Kitap Tanıtımı |
Yıl 1961. Anadolu´dan kopup gelen bir delikanlı Sirkeci´de otobüsten iniyor ve İstanbul´la selamlaşıyor. Bu delikanlı büyük kentte tutunmak için bütün ömrüne mal olacak bir mücadelenin içine gireceğinin farkında değildir henüz. Neyse ki İstanbul, ondan aldıklarına karşılık ona, acı tatlı anılarla, dostluklarla, arkadaşlıklarla ve yolculuklarla dolu şiir gibi bir hayat sunacaktır.

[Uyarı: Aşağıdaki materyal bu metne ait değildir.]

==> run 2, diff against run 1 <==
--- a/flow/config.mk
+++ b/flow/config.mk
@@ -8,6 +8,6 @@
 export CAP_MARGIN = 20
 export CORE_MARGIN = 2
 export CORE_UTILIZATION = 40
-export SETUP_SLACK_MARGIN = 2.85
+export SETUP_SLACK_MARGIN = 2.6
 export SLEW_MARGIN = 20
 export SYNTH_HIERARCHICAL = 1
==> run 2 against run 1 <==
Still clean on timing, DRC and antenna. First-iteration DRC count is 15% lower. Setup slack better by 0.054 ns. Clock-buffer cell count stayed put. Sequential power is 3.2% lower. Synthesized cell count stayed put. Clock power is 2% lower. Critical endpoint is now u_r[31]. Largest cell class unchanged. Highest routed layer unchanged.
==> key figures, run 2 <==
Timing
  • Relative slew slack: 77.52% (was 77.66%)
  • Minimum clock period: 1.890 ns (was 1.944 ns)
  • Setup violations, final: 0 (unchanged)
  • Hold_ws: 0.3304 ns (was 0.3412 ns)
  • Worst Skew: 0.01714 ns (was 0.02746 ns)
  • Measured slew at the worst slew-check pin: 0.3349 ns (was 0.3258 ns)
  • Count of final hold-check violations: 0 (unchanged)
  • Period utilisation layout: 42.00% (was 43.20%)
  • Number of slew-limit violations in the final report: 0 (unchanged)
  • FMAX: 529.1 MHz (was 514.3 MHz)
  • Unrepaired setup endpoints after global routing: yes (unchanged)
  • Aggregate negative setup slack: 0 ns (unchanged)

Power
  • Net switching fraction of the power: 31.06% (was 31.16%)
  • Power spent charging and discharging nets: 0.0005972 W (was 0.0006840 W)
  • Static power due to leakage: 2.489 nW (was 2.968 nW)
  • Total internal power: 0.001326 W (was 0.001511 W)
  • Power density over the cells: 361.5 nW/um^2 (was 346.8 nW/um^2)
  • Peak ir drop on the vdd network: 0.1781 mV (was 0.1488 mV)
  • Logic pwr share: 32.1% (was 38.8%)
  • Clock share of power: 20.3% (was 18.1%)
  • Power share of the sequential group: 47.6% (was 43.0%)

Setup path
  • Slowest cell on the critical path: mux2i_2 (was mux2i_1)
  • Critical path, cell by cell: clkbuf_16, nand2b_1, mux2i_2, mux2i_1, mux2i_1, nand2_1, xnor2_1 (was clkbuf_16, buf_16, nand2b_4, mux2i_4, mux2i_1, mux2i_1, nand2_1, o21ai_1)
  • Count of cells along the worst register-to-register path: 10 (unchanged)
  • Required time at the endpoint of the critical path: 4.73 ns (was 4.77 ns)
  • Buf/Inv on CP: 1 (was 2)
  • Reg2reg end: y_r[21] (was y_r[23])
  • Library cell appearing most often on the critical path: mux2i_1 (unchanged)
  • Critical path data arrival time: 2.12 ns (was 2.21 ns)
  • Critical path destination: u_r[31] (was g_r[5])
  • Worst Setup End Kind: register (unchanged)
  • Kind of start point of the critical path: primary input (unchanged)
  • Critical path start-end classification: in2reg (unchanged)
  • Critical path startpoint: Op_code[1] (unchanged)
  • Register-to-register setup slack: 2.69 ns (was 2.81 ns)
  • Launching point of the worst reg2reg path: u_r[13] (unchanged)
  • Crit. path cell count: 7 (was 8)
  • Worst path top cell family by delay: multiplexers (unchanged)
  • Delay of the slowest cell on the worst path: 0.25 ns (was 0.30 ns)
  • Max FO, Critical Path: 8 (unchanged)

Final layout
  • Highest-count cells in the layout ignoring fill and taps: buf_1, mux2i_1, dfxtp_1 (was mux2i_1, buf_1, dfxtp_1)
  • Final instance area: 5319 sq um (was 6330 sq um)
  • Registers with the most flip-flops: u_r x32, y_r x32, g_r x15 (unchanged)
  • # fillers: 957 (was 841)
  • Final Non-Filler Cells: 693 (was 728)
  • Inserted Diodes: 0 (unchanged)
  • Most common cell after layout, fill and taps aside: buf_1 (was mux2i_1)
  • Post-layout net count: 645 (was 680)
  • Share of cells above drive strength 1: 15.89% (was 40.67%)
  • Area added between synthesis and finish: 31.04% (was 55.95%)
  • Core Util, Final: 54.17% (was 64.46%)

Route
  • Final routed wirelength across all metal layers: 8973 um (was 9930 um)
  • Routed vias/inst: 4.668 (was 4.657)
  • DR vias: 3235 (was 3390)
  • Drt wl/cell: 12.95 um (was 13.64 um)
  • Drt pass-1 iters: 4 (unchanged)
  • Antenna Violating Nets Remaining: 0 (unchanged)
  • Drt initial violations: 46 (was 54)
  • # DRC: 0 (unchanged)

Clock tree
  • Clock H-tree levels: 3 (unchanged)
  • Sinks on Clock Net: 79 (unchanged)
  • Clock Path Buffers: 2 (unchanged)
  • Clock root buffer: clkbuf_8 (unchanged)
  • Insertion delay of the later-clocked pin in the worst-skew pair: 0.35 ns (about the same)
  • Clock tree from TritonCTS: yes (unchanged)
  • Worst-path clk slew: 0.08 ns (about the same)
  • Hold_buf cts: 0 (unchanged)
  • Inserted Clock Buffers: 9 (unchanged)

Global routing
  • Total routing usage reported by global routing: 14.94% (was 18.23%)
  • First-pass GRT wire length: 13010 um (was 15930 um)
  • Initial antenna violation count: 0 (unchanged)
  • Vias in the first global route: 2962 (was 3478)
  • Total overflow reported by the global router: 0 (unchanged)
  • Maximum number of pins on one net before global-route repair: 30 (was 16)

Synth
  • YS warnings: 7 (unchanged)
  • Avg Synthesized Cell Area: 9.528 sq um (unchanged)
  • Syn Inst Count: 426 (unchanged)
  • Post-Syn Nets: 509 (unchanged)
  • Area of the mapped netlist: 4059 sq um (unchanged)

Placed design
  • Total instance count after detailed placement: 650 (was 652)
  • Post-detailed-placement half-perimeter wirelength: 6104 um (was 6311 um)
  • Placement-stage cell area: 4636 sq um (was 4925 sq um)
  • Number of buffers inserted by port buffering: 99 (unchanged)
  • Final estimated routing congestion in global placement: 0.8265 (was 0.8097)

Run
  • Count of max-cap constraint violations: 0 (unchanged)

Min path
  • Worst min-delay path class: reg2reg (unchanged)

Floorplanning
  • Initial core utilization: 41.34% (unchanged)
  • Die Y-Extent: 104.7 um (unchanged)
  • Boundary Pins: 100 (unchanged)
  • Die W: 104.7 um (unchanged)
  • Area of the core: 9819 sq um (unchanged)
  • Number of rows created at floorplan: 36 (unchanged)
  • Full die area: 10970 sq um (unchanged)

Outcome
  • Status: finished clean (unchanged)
Background: an optimization exercise with open tools, aiming at small area and a short achievable clock period. Do not read the settings as production practice.
The RTL was checked by simulation tests, not by an equivalence proof against the original design.
No activity file was given, so power comes from the tool's default toggle rates.

File: flow/design.v
parameter NUM_OF_CORES = 4;
parameter NUM_OF_LANES = 4;
parameter NUM_OF_PORT = 8;
parameter NUM_OF_WB = 3;
parameter MEM_REQ_PER_CORE = 2;
parameter VECTOR_REG_DEPTH = 64; 
parameter VECTOR_REG_WIDTH = 32;
parameter SCALAR_REG_DEPTH = 32; 
parameter SCALAR_REG_WIDTH = 64;
parameter NUM_OF_VECTOR_REG = 8;
parameter PIPELINE_OPCODE_WIDTH = 32;
typedef bit [PIPELINE_OPCODE_WIDTH-1:0] opcode_t;
parameter LOAD_STORE_BUFFER_DEPTH = 64;
parameter REQUEST_COUNTER_WIDTH = 8;
parameter REQUEST_LENGHT_WIDTH = 8;
parameter TAG_BIT_WIDTH = 5; 
parameter SET_BIT_WIDTH = 5; 
parameter CACHE_BLOCK_SIZE = 8;
parameter MAX_ASSOCIATIVITY = 32;
parameter CACHE_SIZE = 2048;
typedef enum { ONE_WAY_ASSOCIATIVITY = 0,
               TWO_WAY_ASSOCIATIVITY = 1,
               FOUR_WAY_ASSOCIATIVITY = 2,
               EIGHT_WAY_ASSOCIATIVITY = 3,
               SIXTEEN_WAY_ASSOCIATIVITY = 4,
               THIRTYTWO_WAY_ASSOCIATIVITY = 5 } associativity_t;
parameter BYTE = 8;
parameter ADDR_FIELD_WIDTH = 16;
parameter DATA_FIELD_WIDTH = 64;
parameter ACCESS_ID_WIDTH = 8;
parameter CORE_ID_WIDTH = 4;
typedef enum { NULL_ACCESS, READ_REQ, WRITE_REQ, READ_RSP, WRITE_RSP, THREAD_ACTIVATE, THREAD_HALT} access_type_t;
typedef enum { NON_STRIDE, STRIDE, INDEX} stride_type_t;
typedef struct packed {
    bit vld;
    access_type_t access_type;
    bit [REQUEST_LENGHT_WIDTH-1:0] access_length;
    bit [ACCESS_ID_WIDTH-1:0] access_id;
    bit [CORE_ID_WIDTH-1:0] core_id;
    bit [ADDR_FIELD_WIDTH-1:0] addr;
    bit [(DATA_FIELD_WIDTH/BYTE)-1:0] byte_en;
    bit [VECTOR_REG_DEPTH-1:0] data;
} request_t;
typedef struct packed {
    bit vld;
    access_type_t access_type;
    bit [REQUEST_LENGHT_WIDTH-1:0] access_length;
    stride_type_t stride_type;
    bit [$clog2(NUM_OF_VECTOR_REG)-1:0] vec_reg_ptr;
    bit [ADDR_FIELD_WIDTH-1:0] addr;
    bit [VECTOR_REG_DEPTH-1:0] data;
} cntrl_req_t;
typedef enum bit [7:0] {
   NO_OP = 0,
   ADDVVD = 1, ADDVSD = 2,
   SUBVVD = 3, SUBVSD = 4, SUBSVD = 5, 
   MULVVD = 6, MULVSD = 7,
   DIVVVD = 8, DIVVSD = 9, DIVSVD = 10,
   LV = 11, LVI = 12, LVWS = 13, 
   SV = 14, SVI = 15, SVWS = 16,
   SEQVVD = 17, SNEVVD = 18, SGTVVD = 19, SLTVVD = 20, SGEVVD = 21, SLEVVD = 22,
   SEQVSD = 23, SNEVSD = 24, SGTVSD = 25, SLTVSD = 26, SGEVSD = 27, SLEVSD = 28,
   POP = 29, 
   CVM = 30, 
   MTC1 = 31, MFC1 = 32,
   MVTM = 33, MVFM = 34,
   PIPE_ACTIVATE =35, PIPE_HALT = 36, 
   MOV_IMM = 37, MOV_IMM_DATA = 38
 } vopcode_t;
 typedef enum {SADD, SSUB, SMUL, SDIV, 
               FADD, FSUB, FMUL, FDIV} function_opcode_t;
 typedef enum bit [7:0] { R0,  R1,  R2,  R3,  R4,  R5,  R6,  R7,
                          R8,  R9,  R10, R11, R12, R13, R14, R15,
                          R16, R17, R18, R19, R20, R21, R22, R23,
                          R24, R25, R26, R27, R28, R29, R30, R31 } s_register_t;
 typedef enum bit [7:0] { F0,  F1,  F2,  F3,  F4,  F5,  F6,  F7,
                          F8,  F9,  F10, F11, F12, F13, F14, F15,
                          F16, F17, F18, F19, F20, F21, F22, F23,
                          F24, F25, F26, F27, F28, F29, F30, F31 } f_register_t;
 typedef enum bit [7:0] { V0, V1, V2, V3, V4, V5, V6, V7, VLR, VM} v_register_t;
module arbiter_p #(parameter VECTOR_IN = 8)
                 (input clk,
                  input [VECTOR_IN-1:0] request_vector,
                  output reg [VECTOR_IN-1:0] grant
                 );
   logic found;
   always_comb begin
       grant = 0;
       found = 0;
       for(int i = 0; i < VECTOR_IN; i++) begin
          if((request_vector[i] == 1'b1) && !found) begin
             grant[i] = 1;
             found = 1;
          end
       end
   end
endmodule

Öksüz Çocuklar Galerisi, şair ve berber Nurettin Durman´dan sıcak mı sıcak bir anılar demeti. Durman okuruyla, edebiyat dünyamızın tanınmış figürlerine ilişkin birebir tanıklıklarını, gündelik gelgitler içinde gözüne ve zihnine takılanları, pişmanlıklarını ve hüzünlerini kısacası altmış iki yıllık bir ömrün ´dünya işleri´ni paylaşıyor.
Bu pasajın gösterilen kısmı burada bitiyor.